**AIM OF THE TASK:** The entries that follow include a run beginning at the line with "ram_access_start,1" and ending at the line with "Note: power is"; restate that run word for word and leave the rest out.
══════════════════════════════
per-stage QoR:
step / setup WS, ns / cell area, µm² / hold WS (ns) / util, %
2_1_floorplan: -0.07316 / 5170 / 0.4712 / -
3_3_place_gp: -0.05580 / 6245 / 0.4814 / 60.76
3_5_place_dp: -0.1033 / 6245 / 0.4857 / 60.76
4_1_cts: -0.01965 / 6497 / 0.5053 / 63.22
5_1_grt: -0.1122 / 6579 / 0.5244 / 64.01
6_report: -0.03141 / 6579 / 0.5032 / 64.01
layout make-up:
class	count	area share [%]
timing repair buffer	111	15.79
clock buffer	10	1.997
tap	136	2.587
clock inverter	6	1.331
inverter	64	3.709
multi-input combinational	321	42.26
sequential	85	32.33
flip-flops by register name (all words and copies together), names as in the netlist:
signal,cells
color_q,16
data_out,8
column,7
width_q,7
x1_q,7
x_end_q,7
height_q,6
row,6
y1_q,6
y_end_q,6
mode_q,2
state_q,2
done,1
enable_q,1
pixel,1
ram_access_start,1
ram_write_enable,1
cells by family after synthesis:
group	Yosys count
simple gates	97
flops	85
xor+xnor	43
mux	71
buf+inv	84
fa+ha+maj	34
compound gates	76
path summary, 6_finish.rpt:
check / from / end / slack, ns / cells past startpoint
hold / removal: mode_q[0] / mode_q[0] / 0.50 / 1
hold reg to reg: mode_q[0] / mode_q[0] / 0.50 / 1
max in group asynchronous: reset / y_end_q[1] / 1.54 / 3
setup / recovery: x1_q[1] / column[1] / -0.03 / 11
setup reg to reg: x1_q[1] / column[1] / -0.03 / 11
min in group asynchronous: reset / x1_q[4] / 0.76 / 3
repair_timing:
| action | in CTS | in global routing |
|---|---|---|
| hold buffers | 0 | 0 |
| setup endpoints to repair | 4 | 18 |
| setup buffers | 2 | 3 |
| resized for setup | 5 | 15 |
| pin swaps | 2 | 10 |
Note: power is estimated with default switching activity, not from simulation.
══════════════════════════════
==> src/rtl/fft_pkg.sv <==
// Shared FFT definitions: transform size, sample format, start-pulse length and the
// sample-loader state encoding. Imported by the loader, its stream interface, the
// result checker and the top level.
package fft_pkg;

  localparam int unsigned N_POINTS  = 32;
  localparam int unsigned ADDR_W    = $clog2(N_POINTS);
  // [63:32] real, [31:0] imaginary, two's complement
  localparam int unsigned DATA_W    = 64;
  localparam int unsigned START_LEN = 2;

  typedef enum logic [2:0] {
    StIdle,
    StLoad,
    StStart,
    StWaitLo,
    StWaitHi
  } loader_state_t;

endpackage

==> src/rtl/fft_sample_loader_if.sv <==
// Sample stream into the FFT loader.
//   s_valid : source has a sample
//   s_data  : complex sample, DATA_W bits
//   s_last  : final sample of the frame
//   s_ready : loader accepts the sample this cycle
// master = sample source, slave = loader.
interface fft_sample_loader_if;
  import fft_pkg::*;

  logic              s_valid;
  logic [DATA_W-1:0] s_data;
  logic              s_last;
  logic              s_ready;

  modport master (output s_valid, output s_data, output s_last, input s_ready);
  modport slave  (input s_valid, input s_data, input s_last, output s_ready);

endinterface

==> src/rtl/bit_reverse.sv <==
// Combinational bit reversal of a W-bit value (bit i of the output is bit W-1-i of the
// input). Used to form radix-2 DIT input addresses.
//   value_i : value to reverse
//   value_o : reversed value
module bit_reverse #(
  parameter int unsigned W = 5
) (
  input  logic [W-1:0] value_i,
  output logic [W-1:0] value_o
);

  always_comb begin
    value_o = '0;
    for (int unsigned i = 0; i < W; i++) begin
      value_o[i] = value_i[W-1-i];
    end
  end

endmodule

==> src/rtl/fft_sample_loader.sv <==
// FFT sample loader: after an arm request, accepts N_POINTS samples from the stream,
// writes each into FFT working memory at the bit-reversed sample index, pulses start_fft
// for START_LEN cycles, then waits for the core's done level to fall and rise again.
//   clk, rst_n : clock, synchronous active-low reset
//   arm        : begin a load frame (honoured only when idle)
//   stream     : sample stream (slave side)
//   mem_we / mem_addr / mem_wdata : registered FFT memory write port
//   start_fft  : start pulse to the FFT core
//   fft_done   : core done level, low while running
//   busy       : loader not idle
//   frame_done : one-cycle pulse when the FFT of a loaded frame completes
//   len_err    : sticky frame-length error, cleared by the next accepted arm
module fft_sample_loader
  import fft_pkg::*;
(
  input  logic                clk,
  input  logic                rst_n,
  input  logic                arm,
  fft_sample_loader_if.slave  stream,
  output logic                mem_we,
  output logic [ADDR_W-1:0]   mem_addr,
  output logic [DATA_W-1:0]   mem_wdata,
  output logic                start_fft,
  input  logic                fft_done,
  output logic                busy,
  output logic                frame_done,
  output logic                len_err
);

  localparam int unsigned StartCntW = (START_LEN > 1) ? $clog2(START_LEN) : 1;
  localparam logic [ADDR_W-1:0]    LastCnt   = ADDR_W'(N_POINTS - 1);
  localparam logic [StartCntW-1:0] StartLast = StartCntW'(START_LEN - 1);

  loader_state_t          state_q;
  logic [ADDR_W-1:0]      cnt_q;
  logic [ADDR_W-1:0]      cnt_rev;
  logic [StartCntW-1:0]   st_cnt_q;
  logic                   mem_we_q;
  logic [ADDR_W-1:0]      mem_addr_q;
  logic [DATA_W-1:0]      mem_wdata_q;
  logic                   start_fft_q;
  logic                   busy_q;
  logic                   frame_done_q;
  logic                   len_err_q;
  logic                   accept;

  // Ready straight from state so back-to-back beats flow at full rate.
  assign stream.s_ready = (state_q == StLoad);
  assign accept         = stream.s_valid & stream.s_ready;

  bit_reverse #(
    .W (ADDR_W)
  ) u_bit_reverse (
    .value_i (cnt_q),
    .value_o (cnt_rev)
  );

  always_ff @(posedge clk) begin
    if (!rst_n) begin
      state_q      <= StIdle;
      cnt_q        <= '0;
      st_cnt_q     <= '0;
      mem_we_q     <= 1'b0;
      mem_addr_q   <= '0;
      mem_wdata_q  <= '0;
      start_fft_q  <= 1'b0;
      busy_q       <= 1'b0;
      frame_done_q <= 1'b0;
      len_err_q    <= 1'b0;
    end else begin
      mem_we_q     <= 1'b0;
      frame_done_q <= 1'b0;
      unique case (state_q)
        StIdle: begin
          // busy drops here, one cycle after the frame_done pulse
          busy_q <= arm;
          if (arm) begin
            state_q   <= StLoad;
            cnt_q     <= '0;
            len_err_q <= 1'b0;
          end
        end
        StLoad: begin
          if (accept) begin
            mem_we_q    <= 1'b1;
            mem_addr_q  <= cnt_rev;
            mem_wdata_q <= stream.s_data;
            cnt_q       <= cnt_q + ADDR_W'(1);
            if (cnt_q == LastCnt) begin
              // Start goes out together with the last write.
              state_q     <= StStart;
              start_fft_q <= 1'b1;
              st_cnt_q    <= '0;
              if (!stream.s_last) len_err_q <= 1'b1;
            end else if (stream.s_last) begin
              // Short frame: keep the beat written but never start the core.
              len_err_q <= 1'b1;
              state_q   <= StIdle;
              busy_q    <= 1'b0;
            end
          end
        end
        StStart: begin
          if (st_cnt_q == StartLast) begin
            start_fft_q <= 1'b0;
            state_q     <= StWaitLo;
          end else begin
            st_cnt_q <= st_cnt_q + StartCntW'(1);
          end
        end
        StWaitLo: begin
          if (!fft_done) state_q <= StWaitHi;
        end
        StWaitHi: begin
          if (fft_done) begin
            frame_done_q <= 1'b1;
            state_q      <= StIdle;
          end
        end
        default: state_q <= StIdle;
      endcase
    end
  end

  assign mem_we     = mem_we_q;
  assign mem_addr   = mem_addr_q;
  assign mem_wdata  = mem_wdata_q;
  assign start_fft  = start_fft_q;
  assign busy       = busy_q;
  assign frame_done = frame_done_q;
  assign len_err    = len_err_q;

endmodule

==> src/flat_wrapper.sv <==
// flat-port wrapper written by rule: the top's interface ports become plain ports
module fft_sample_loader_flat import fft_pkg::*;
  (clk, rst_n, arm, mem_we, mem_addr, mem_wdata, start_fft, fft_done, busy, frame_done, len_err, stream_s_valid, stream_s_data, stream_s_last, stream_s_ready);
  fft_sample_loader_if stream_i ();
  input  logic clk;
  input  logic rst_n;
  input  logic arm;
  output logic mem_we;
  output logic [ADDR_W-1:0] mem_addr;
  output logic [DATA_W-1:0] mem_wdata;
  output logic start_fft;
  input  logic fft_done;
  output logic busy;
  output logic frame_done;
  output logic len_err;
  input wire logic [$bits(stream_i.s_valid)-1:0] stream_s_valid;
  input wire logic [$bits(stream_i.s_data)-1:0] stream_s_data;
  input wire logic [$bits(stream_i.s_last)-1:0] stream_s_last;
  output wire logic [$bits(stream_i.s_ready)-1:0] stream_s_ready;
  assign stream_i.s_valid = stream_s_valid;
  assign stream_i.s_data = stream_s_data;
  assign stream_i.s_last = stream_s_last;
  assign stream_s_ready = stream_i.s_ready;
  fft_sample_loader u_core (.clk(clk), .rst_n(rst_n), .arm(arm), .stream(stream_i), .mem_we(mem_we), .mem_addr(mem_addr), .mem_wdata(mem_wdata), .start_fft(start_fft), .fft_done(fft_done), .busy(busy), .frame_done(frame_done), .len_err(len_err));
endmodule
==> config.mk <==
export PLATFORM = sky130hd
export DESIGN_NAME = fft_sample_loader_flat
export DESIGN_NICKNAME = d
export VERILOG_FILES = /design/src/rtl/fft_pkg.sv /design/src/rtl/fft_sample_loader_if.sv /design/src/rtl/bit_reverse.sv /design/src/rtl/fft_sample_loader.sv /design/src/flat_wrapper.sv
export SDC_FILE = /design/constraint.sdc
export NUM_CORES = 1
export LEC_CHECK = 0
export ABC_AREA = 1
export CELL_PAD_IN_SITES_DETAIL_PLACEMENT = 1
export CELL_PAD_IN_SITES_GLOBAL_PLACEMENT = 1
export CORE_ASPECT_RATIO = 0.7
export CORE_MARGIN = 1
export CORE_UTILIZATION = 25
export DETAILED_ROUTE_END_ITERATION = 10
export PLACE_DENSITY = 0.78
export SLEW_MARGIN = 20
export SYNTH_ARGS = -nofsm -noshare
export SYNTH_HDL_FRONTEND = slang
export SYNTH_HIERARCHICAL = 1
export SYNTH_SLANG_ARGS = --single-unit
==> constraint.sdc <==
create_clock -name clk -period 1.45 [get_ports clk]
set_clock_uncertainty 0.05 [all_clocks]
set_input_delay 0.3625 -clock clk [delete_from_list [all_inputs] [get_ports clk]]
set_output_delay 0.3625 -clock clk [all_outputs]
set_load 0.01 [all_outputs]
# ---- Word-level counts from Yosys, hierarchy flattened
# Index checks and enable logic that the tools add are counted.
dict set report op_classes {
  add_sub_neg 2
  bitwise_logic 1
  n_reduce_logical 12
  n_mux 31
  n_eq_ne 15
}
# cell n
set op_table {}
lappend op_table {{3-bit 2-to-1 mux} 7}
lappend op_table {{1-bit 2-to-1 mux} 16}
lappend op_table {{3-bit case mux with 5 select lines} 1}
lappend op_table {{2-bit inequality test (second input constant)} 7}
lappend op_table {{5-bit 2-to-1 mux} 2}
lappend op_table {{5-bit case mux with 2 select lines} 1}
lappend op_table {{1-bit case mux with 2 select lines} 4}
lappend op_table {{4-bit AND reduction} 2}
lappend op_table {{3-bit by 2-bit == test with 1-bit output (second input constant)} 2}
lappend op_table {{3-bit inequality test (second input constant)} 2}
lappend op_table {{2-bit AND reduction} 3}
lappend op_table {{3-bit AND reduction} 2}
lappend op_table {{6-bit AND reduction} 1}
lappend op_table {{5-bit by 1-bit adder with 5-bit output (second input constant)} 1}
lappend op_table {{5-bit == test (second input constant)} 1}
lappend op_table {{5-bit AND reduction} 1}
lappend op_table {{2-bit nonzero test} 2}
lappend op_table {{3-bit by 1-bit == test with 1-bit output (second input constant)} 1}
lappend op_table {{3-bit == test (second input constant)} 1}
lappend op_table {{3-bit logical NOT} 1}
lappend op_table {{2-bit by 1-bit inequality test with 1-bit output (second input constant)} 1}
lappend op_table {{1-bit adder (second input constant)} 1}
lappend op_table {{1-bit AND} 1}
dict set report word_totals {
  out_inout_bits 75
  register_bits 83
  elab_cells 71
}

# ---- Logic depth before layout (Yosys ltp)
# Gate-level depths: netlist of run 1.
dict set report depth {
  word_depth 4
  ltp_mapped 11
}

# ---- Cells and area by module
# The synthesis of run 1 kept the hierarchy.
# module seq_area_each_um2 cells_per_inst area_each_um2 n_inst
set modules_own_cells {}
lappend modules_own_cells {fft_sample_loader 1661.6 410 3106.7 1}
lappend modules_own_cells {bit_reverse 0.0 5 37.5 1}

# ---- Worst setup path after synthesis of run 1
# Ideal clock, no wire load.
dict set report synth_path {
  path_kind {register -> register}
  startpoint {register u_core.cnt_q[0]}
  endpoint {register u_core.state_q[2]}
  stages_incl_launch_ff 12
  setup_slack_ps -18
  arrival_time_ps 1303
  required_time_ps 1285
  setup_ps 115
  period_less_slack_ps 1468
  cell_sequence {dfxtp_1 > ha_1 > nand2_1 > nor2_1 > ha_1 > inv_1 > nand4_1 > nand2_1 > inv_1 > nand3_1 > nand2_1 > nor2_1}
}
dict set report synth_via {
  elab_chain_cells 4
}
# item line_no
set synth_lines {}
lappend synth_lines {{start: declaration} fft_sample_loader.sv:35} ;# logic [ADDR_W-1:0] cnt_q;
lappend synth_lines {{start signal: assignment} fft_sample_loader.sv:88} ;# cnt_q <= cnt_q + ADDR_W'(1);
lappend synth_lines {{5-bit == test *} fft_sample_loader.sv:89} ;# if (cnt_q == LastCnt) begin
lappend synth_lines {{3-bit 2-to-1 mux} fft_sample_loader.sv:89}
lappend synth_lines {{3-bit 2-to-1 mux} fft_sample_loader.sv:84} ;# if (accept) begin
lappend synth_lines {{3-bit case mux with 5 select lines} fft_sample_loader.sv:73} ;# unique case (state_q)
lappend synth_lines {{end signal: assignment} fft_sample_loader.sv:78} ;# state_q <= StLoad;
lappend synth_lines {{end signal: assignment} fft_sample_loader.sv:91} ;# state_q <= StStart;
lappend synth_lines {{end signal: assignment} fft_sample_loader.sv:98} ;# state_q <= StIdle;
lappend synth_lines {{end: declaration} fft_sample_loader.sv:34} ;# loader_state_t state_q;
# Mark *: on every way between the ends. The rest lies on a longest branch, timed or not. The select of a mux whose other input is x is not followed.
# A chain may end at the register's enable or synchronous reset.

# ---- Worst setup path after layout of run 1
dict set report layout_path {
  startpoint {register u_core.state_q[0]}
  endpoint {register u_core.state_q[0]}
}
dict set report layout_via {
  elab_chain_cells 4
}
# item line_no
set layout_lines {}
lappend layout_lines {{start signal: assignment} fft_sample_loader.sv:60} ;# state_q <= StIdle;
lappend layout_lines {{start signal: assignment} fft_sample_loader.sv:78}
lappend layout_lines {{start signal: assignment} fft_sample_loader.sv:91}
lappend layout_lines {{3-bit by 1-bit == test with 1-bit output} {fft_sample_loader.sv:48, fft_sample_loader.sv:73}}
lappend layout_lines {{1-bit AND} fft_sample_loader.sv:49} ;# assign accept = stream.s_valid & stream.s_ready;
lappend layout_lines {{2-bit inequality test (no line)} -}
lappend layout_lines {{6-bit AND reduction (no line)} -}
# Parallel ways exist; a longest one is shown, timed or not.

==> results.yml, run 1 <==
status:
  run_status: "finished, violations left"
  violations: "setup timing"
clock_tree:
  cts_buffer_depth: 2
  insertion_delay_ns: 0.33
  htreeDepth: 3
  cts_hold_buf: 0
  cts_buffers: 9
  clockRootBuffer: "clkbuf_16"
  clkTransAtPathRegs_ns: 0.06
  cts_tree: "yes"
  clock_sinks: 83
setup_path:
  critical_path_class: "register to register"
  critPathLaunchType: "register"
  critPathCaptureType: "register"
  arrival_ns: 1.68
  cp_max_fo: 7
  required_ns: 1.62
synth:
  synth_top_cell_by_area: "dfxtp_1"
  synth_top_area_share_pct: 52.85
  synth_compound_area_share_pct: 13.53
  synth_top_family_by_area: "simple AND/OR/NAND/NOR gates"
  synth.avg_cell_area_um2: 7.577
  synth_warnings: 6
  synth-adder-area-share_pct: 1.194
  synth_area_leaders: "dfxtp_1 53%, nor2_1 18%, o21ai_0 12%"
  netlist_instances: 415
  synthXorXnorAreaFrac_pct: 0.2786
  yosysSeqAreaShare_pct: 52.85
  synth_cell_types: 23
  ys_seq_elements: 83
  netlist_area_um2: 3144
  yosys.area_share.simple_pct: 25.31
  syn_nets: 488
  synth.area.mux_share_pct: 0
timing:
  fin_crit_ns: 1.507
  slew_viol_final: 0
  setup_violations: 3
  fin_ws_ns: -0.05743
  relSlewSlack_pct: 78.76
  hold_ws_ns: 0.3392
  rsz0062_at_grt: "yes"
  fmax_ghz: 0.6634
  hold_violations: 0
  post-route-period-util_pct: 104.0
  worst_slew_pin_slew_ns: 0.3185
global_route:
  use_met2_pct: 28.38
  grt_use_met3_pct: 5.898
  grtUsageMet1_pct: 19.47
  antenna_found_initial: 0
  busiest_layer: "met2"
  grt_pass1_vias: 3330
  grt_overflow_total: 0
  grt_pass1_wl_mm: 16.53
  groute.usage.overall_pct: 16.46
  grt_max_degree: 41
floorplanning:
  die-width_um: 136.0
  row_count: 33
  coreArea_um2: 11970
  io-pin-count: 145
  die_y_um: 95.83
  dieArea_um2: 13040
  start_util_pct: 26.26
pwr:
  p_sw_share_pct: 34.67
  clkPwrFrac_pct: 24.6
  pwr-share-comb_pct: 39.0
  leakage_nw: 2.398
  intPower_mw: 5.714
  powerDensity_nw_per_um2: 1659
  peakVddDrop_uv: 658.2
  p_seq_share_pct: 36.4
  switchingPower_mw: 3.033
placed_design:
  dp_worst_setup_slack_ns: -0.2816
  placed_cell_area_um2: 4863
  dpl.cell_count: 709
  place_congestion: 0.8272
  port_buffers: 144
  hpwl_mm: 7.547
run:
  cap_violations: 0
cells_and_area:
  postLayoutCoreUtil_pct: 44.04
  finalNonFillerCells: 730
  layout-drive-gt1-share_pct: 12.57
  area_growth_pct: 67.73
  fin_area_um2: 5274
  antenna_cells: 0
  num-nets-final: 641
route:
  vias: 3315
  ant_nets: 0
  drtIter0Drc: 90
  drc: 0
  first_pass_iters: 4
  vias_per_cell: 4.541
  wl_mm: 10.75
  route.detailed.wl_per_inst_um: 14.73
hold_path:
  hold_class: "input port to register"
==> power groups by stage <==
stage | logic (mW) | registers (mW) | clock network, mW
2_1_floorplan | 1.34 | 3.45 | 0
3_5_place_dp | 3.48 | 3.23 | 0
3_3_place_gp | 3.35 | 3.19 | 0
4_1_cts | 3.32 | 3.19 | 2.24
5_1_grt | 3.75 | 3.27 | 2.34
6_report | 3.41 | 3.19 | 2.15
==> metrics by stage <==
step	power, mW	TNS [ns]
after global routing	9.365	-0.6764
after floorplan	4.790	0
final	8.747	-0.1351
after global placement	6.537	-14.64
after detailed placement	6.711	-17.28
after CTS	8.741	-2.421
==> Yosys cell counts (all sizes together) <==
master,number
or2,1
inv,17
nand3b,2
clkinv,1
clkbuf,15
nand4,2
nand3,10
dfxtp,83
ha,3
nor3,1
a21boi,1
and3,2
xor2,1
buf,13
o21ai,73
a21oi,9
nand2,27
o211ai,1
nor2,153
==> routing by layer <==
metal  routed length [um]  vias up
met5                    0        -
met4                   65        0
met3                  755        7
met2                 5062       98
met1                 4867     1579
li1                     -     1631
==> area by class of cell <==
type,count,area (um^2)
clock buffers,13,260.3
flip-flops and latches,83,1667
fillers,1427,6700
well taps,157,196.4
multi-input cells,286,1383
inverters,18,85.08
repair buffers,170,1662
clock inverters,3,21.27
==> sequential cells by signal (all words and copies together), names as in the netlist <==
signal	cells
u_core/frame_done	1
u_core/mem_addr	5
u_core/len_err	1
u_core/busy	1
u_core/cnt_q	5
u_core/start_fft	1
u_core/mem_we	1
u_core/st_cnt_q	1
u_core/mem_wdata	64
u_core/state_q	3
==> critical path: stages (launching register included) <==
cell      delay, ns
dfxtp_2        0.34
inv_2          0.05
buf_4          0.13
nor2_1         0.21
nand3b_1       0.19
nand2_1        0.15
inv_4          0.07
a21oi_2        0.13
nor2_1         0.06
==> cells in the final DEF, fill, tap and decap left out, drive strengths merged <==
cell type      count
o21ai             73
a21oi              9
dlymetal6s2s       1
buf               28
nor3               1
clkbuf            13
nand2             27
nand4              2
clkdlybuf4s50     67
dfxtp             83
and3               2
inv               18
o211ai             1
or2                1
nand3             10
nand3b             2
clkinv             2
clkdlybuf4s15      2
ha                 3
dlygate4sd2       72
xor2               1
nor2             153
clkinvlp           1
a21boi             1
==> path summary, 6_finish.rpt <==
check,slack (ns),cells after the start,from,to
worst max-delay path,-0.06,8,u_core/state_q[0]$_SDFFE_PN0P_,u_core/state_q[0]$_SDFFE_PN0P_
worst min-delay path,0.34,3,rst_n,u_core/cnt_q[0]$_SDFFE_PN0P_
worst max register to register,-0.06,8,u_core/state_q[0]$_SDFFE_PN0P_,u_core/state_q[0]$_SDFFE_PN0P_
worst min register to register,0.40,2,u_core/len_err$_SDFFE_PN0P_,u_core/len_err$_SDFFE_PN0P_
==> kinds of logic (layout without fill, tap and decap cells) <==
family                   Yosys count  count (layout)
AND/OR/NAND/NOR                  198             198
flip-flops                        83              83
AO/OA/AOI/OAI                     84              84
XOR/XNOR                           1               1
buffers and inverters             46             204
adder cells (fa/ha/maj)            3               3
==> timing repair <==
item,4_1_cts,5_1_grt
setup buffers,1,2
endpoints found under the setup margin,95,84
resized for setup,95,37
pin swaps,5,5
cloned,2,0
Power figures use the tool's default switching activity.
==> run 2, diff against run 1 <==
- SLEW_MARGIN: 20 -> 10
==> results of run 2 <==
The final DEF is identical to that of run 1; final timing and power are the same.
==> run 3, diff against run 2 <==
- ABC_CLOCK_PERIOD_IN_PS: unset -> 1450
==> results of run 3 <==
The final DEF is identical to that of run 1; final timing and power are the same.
══════════════════════════════
**SOLUTION FOR THIS EXERCISE:**
ram_access_start,1
ram_write_enable,1
cells by family after synthesis:
group	Yosys count
simple gates	97
flops	85
xor+xnor	43
mux	71
buf+inv	84
fa+ha+maj	34
compound gates	76
path summary, 6_finish.rpt:
check / from / end / slack, ns / cells past startpoint
hold / removal: mode_q[0] / mode_q[0] / 0.50 / 1
hold reg to reg: mode_q[0] / mode_q[0] / 0.50 / 1
max in group asynchronous: reset / y_end_q[1] / 1.54 / 3
setup / recovery: x1_q[1] / column[1] / -0.03 / 11
setup reg to reg: x1_q[1] / column[1] / -0.03 / 11
min in group asynchronous: reset / x1_q[4] / 0.76 / 3
repair_timing:
| action | in CTS | in global routing |
|---|---|---|
| hold buffers | 0 | 0 |
| setup endpoints to repair | 4 | 18 |
| setup buffers | 2 | 3 |
| resized for setup | 5 | 15 |
| pin swaps | 2 | 10 |
Note: power is estimated with default switching activity, not from simulation.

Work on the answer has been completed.